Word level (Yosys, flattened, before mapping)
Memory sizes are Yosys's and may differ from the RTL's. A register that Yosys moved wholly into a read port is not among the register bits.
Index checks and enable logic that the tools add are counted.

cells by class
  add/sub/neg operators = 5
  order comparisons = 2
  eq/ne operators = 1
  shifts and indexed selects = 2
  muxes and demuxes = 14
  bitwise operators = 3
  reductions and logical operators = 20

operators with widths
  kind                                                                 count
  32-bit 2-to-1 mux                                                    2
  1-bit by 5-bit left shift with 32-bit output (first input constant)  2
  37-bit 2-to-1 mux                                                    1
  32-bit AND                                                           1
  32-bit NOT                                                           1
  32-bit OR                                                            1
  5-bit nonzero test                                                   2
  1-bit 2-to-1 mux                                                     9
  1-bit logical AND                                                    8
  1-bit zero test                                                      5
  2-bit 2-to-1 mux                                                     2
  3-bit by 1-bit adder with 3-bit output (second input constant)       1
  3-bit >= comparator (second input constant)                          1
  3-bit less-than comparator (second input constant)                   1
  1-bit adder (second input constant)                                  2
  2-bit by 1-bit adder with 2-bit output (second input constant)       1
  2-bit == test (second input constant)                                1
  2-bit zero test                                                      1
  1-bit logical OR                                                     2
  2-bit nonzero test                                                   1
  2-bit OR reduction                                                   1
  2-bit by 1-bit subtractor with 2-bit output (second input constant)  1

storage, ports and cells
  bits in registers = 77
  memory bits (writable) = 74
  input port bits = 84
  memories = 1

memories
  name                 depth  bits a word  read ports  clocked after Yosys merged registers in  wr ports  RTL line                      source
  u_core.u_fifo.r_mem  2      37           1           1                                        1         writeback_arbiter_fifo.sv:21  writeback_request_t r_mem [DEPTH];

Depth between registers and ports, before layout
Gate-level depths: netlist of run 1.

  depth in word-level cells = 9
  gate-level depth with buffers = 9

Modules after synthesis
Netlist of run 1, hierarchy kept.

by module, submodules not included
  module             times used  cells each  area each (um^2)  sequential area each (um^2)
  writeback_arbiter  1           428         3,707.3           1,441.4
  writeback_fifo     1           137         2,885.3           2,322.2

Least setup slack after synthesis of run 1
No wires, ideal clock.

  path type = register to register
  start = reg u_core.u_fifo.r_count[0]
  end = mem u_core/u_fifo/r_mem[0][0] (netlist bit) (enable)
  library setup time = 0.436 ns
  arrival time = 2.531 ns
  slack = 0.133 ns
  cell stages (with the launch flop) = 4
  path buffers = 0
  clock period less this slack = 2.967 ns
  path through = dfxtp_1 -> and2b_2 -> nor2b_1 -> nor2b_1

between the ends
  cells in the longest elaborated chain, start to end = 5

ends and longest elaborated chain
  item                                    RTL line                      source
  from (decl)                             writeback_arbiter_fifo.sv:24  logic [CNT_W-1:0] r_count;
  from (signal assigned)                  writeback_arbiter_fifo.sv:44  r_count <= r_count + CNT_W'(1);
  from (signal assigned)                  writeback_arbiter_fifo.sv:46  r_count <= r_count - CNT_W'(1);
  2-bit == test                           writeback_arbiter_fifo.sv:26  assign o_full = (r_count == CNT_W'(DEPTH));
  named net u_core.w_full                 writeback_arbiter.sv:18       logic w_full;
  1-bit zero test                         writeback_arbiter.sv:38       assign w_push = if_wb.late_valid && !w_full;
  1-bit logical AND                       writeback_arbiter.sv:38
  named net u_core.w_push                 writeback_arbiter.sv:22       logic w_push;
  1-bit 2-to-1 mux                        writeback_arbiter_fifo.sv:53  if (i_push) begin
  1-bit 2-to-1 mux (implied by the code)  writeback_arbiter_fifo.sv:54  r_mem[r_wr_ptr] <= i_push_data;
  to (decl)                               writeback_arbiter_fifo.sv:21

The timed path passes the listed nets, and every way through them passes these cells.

---

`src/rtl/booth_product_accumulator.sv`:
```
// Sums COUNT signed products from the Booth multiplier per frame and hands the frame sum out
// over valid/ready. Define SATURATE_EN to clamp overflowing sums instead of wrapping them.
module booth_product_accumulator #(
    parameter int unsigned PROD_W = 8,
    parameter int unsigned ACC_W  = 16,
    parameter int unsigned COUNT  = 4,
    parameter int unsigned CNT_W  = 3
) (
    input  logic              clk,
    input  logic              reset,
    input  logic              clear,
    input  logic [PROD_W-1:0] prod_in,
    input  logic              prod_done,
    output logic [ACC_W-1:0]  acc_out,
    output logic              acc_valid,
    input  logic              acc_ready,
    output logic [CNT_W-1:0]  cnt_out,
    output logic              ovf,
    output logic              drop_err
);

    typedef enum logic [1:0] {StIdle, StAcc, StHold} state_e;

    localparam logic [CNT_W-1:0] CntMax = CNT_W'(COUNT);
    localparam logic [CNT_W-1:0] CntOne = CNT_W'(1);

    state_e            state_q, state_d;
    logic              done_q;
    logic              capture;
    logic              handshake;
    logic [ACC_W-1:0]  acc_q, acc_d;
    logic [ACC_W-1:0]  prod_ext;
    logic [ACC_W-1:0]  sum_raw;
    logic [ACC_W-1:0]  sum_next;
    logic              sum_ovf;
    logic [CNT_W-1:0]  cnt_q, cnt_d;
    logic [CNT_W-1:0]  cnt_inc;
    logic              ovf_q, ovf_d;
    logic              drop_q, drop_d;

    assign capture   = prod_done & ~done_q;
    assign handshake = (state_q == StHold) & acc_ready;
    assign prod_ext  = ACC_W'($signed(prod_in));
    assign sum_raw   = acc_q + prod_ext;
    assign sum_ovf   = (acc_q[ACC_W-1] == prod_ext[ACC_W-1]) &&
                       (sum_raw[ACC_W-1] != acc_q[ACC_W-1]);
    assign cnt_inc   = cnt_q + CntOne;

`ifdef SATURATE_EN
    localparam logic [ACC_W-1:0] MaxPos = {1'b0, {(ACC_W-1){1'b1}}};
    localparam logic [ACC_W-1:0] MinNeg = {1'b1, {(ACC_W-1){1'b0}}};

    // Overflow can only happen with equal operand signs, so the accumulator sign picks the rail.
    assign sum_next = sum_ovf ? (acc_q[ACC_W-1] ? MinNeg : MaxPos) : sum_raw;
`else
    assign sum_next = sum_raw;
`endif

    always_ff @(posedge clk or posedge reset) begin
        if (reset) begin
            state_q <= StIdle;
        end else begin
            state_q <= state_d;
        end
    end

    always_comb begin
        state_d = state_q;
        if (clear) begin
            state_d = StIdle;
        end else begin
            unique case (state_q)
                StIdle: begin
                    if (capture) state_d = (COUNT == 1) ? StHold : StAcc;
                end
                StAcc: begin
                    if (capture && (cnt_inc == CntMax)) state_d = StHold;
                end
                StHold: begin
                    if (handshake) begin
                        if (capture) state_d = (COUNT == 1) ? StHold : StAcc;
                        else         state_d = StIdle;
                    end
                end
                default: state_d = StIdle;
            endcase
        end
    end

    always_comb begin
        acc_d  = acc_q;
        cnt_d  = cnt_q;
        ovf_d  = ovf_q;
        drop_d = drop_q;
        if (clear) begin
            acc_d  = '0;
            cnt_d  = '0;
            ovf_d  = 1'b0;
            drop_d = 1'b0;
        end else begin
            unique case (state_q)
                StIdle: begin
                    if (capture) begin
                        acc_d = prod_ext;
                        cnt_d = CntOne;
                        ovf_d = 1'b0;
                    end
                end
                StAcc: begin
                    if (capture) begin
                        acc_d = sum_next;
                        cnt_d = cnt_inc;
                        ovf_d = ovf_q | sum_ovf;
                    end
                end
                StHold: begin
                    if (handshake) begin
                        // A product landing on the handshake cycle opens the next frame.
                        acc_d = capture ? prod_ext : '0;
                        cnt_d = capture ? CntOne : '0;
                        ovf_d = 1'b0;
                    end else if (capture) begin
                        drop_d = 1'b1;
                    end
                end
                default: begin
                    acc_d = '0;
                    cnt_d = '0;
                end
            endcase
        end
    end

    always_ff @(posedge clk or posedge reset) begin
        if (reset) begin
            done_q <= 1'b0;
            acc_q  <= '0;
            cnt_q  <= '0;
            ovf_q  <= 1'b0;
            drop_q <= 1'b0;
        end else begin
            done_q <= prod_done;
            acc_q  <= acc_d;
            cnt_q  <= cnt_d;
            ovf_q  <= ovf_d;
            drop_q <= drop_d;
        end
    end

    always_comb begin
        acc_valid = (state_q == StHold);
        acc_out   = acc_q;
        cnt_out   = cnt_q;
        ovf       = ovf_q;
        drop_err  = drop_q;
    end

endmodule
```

---

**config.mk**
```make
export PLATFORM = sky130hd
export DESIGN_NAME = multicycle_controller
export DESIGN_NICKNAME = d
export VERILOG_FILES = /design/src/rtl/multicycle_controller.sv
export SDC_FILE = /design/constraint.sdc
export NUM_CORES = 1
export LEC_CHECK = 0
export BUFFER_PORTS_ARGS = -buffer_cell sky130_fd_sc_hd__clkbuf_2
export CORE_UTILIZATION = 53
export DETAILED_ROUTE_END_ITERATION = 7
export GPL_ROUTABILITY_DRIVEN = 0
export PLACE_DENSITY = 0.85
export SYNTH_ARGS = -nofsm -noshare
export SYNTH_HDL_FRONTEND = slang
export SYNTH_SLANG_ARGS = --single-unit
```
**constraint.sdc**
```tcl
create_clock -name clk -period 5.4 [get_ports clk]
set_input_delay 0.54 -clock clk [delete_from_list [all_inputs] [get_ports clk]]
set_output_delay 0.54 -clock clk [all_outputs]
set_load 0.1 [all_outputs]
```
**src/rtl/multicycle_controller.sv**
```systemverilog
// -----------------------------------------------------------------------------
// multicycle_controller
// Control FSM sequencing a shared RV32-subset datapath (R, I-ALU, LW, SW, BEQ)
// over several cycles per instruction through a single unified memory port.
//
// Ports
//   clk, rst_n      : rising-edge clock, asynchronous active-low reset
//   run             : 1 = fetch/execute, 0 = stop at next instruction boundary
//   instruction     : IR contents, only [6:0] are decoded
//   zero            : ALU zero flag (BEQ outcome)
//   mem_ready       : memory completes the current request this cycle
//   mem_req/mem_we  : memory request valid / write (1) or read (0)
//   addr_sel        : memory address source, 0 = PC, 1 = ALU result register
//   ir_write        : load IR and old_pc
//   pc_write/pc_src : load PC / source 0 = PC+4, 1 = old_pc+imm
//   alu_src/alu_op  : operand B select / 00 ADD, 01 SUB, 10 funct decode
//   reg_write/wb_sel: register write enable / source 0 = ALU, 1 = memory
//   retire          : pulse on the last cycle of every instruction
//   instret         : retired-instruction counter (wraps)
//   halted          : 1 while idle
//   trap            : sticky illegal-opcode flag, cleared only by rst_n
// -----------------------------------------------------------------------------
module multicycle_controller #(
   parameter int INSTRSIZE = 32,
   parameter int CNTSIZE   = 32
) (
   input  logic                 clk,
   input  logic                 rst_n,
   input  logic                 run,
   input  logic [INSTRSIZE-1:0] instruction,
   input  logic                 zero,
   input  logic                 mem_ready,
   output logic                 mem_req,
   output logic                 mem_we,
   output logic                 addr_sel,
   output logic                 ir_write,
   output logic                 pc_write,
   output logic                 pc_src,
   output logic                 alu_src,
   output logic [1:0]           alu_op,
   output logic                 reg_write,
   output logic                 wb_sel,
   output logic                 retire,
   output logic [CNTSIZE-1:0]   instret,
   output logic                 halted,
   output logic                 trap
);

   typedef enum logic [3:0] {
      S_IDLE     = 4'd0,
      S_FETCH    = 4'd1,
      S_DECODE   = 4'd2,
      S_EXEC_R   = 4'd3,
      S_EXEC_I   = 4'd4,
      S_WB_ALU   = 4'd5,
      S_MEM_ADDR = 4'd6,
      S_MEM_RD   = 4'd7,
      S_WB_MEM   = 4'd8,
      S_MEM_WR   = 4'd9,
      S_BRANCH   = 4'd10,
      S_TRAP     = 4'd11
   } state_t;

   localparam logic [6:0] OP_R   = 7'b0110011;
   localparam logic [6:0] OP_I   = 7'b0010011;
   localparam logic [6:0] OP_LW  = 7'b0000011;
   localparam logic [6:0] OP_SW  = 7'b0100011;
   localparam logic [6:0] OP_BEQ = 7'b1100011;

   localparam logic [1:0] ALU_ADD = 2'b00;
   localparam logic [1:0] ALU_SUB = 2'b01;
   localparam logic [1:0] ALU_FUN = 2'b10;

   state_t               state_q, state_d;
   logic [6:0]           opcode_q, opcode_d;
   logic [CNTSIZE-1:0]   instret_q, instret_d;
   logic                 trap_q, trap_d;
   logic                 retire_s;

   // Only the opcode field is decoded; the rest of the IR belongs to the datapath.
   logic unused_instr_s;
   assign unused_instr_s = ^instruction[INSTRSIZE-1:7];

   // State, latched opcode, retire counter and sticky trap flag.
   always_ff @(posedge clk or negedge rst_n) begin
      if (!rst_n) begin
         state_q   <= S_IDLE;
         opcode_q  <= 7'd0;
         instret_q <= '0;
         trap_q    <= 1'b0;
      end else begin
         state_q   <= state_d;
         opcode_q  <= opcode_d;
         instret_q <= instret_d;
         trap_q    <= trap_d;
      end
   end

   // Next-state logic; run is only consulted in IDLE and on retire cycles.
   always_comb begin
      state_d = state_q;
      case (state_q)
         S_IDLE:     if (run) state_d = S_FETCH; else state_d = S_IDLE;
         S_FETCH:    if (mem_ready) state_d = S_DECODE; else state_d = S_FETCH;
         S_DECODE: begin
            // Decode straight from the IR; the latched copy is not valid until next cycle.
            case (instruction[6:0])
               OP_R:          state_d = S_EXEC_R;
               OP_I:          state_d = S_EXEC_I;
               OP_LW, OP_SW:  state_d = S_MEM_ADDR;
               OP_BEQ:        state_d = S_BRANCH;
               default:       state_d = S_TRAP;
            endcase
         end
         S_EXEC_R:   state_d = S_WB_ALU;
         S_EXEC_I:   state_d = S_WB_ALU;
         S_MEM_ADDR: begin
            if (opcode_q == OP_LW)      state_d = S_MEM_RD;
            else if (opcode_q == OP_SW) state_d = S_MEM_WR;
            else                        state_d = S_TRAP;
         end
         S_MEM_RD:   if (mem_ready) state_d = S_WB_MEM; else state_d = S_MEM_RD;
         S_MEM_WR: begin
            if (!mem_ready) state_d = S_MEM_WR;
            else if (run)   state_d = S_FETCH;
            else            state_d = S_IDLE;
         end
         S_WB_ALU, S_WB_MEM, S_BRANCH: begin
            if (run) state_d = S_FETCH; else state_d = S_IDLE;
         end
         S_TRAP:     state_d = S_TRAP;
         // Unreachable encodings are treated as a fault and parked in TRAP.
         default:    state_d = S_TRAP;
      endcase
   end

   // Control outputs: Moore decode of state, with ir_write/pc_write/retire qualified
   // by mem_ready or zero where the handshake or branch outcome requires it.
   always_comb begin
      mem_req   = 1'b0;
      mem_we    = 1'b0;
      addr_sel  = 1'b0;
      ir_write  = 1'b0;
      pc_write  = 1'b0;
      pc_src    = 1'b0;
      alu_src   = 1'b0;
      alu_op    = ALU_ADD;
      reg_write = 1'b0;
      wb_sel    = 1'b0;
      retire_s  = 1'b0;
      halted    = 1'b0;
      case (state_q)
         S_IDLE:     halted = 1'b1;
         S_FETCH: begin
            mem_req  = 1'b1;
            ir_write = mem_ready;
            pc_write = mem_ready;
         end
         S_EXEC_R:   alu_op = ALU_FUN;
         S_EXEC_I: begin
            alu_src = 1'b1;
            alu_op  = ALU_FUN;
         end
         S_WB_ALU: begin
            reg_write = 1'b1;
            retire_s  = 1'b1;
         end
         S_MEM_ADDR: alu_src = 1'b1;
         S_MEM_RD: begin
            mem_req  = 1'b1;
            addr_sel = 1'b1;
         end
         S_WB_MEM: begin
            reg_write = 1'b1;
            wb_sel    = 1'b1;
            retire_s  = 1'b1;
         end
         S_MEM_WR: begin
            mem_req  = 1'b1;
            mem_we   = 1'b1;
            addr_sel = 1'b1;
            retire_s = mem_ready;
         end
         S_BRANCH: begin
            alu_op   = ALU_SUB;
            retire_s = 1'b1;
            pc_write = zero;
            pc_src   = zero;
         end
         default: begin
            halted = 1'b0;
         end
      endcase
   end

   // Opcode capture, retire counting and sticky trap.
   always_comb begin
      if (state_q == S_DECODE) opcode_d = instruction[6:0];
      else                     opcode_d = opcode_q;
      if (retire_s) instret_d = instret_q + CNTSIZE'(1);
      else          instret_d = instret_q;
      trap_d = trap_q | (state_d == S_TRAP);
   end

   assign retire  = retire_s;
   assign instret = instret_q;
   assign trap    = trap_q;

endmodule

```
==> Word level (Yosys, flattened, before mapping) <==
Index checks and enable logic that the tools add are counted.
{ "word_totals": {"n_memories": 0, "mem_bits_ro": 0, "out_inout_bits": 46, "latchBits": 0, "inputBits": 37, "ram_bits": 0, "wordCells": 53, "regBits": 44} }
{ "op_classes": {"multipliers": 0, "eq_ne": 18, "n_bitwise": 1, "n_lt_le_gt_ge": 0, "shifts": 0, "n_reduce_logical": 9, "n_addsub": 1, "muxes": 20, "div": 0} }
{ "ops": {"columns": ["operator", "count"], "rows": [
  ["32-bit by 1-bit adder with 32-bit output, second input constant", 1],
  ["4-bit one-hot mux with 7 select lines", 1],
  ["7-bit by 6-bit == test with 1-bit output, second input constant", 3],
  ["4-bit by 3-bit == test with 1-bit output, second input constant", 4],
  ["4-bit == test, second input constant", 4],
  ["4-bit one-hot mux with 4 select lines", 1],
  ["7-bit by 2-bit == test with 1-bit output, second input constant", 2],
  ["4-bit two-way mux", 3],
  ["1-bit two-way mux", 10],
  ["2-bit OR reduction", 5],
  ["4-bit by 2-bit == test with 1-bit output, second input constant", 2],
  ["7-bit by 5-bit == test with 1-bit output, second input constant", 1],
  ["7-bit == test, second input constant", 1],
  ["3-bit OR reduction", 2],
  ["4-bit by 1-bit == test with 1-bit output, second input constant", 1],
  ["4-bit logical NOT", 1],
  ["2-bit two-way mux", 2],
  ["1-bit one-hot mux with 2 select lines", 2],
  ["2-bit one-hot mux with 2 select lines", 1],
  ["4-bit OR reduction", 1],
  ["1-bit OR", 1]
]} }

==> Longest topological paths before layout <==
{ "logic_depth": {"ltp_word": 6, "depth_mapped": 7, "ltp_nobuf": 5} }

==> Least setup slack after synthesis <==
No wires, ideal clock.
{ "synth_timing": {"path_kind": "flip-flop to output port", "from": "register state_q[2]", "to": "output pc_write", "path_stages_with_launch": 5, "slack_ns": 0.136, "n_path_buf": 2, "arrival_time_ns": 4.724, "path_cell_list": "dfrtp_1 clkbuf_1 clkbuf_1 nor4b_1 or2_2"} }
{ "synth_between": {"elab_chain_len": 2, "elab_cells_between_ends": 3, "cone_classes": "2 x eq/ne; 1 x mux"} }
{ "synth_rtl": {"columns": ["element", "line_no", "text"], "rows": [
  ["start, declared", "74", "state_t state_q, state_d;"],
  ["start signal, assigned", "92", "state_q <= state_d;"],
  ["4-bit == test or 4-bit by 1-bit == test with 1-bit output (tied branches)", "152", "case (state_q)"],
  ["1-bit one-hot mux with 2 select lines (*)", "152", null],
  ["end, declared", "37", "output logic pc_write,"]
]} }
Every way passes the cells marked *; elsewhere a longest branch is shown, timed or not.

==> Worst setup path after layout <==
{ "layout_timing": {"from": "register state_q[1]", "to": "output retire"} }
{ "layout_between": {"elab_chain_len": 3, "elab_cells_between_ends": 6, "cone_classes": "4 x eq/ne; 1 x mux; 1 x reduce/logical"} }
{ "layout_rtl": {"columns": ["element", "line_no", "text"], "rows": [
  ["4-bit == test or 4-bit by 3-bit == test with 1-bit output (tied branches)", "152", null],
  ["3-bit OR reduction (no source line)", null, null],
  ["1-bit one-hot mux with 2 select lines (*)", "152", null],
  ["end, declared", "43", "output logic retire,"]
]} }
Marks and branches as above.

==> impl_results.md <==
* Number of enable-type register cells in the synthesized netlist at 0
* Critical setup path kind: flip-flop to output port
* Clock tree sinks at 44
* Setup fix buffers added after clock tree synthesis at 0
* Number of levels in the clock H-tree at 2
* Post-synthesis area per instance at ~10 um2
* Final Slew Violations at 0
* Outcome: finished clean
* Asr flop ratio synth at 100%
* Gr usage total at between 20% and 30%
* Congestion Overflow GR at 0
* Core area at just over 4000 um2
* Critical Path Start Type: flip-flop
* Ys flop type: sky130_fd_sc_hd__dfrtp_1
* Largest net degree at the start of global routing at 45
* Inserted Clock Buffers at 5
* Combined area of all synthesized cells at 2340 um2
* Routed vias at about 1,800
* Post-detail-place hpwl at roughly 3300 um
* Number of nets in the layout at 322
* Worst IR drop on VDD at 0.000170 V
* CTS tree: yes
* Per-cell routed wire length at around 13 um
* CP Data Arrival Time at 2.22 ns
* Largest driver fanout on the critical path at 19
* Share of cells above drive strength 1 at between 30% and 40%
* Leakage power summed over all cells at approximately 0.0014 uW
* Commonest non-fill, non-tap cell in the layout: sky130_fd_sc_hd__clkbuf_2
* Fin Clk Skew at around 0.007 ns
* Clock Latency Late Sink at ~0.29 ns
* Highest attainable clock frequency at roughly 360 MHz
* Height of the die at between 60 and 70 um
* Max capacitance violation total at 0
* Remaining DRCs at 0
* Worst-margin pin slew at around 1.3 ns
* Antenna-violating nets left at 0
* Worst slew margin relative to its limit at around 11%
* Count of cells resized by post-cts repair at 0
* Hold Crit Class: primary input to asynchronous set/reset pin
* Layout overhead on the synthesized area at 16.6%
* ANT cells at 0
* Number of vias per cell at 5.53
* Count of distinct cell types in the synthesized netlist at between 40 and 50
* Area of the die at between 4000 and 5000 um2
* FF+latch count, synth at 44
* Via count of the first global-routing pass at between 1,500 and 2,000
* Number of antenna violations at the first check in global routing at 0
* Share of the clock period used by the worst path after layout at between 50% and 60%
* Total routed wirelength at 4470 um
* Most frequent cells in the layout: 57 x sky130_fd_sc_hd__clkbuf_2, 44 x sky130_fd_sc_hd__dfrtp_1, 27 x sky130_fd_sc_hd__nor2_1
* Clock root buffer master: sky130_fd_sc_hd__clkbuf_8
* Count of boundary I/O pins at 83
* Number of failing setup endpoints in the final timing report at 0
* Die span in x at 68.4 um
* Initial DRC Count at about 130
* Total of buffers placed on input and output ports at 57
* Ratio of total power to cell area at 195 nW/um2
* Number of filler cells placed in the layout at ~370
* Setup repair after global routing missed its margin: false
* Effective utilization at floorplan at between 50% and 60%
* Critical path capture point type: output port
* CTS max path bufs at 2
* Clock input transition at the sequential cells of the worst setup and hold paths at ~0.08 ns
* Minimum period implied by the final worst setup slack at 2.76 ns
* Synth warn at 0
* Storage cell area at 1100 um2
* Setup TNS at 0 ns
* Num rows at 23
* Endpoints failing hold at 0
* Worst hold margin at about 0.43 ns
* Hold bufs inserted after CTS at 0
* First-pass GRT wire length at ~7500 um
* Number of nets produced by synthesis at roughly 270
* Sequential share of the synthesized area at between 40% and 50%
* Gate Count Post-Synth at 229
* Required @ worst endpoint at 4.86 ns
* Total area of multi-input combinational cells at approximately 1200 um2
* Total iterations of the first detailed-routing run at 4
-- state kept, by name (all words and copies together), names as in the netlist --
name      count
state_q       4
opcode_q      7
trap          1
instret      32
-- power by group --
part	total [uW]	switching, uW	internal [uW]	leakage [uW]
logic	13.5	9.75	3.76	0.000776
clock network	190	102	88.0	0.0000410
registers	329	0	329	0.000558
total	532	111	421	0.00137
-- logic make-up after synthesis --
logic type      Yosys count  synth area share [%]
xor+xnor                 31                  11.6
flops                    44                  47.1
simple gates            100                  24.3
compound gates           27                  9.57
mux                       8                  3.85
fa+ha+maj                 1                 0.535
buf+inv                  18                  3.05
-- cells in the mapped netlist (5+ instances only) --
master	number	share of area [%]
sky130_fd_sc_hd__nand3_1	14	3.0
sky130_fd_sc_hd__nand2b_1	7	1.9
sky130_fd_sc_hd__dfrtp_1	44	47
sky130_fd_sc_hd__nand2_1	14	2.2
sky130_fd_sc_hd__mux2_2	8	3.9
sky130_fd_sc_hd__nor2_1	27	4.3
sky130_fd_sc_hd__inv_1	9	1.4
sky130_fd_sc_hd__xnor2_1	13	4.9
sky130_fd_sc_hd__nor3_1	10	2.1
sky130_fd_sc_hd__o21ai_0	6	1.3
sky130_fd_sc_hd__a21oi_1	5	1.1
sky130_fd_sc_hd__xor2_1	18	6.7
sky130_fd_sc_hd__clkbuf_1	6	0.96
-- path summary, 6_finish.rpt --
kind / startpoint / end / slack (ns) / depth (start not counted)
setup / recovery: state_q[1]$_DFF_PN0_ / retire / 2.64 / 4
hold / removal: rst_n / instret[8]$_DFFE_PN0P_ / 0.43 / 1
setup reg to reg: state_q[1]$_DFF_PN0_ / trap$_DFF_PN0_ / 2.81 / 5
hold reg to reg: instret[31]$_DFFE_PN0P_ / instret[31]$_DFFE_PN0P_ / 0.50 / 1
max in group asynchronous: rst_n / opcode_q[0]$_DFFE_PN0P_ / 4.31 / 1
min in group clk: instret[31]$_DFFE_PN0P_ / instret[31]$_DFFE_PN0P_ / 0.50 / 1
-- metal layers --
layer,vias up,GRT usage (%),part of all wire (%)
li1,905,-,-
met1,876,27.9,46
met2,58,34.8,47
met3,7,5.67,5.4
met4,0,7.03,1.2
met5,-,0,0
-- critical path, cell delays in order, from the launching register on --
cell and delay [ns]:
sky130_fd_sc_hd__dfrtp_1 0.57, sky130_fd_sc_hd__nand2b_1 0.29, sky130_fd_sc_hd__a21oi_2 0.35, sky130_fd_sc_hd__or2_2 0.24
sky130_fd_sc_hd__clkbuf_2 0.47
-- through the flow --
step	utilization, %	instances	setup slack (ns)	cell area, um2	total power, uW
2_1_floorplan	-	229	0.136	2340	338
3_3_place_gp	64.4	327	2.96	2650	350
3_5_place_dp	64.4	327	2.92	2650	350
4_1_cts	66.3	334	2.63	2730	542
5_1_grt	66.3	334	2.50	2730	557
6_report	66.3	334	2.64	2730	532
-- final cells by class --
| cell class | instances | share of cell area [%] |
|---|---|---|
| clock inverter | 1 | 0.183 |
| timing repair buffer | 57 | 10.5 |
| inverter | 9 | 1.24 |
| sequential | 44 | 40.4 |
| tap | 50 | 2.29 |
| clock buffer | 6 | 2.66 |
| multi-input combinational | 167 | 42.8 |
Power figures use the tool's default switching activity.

» **Work order**: Look through the listing above. Pick out each line with "elaborated" and copy it.

» **Response to the exercise**:
  cells in the longest elaborated chain, start to end = 5
ends and longest elaborated chain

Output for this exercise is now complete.